Lending serves a vital societal function; sustaining the modern economy requires efficient allocation of resources and scalable capital investments. Imagine a company looking to build a factory. While the company may not have the capital necessary to self-finance construction, they know that the long term payoff of such a facility will exceed the short term costs. Therefore, the company will take out a loan with a specifically calculated interest rate based on both the time-value of money and the creditworthiness of the company in question. At the moment, this type of enterprise lending takes place almost exclusively within the traditional financial realm. 

How to Reform DeFi Lending

Decentralized lending cannot yet offer the same real world investment utility because it lacks the mechanisms for determining quantitatively derived interest rates. DeFi will not be able to evolve beyond its limited – and unsustainable – use cases. To make this leap, we need to develop blockchain-native versions of the bond market’s core facets: the yield curve and credit/debt ratings. 

The yield curve is seen by many as a primary indicator of economic expectations. As a result its accuracy is hugely important for a number of applications. In the traditional financial sector, U.S. treasury debt forms the basis of the yield curve offering so called risk-free rates for different maturities that ultimately reflect the time-value of money.

Other borrowing and lending rates—from individual borrowers taking out a 30 year mortgage all the way to public companies issuing 10-year corporate bonds to fund operations—trade at a spread to the risk free rate that applies to those same durations.

No different from the way traditional debt markets have operated for centuries, a functioning decentralized debt market will also require a risk free yield curve that will form the basis for other rates for borrowing and landing, staking or frankly anywhere digital assets are risked in exchange for some return. Additionally, once a yield curve is established, developers can build additional features for assessing the borrowing risk profiles of specific blockchains – tools such as rating mechanisms.

A Global Blockchain Debt Market

Most importantly, in the end, the influence of this decentralized rate curve will extend far beyond digital assets. Global debt markets, in their entirety, will migrate to blockchain. The benefits of enterprise scale loans in a decentralized ecosystem are simply unrivaled by the traditional lending market.

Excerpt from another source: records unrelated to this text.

<file path="config.mk">
export PLATFORM = sky130hd
export DESIGN_NAME = paafo_top
export DESIGN_NICKNAME = d
export VERILOG_FILES = /design/src/paafo_pin.v /design/src/paafo_top.v
export VERILOG_INCLUDE_DIRS = /design/src
export SDC_FILE = /design/constraint.sdc
export NUM_CORES = 1
export LEC_CHECK = 0
export BUFFER_PORTS_ARGS = -buffer_cell sky130_fd_sc_hd__buf_2
export CORE_ASPECT_RATIO = 0.8
export CORE_MARGIN = 2
export CORE_UTILIZATION = 47
export CTS_CLUSTER_DIAMETER = 120
export DETAILED_ROUTE_END_ITERATION = 8
export GPL_ROUTABILITY_DRIVEN = 1
export PLACE_DENSITY = 0.84
export SYNTH_ARGS = -nofsm -noshare
export SYNTH_HDL_FRONTEND = slang
export SYNTH_HIERARCHICAL = 1
export SYNTH_SLANG_ARGS = --single-unit
</file>
<file path="constraint.sdc">
create_clock -name sys_clk -period 3.17 [get_ports sys_clk]
set_clock_uncertainty 0.15 [all_clocks]
set_input_delay 0 -clock sys_clk [delete_from_list [all_inputs] [get_ports sys_clk]]
set_output_delay 0 -clock sys_clk [all_outputs]
set_load 0.005 [all_outputs]
</file>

While traditional bank debt financing is bureaucratic, slow and subject to complex decision making and due diligence processes, decentralized lending works through self-executing smart contracts, which process loan requests rapidly and objectively. Furthermore, smart contracts are less subject to the adverse influence of human bias and prejudice. Ultimately, these efficiencies reduce the burden on both borrowers and lenders and alleviate friction that can limit financial activity.

I am certain that enterprises, individuals, and even governments will move towards trading debt on sovereign blockchains. However, systemic changes need to be made to the underlying industry. By starting with a term structure of interest rates and developing follow-on tools, DeFi borrowing and lending will have the maturity to realize its potential and fundamentally alter the world of finance.

The views and opinions expressed herein are the views and opinions of the author and do not necessarily reflect those of Nasdaq, Inc.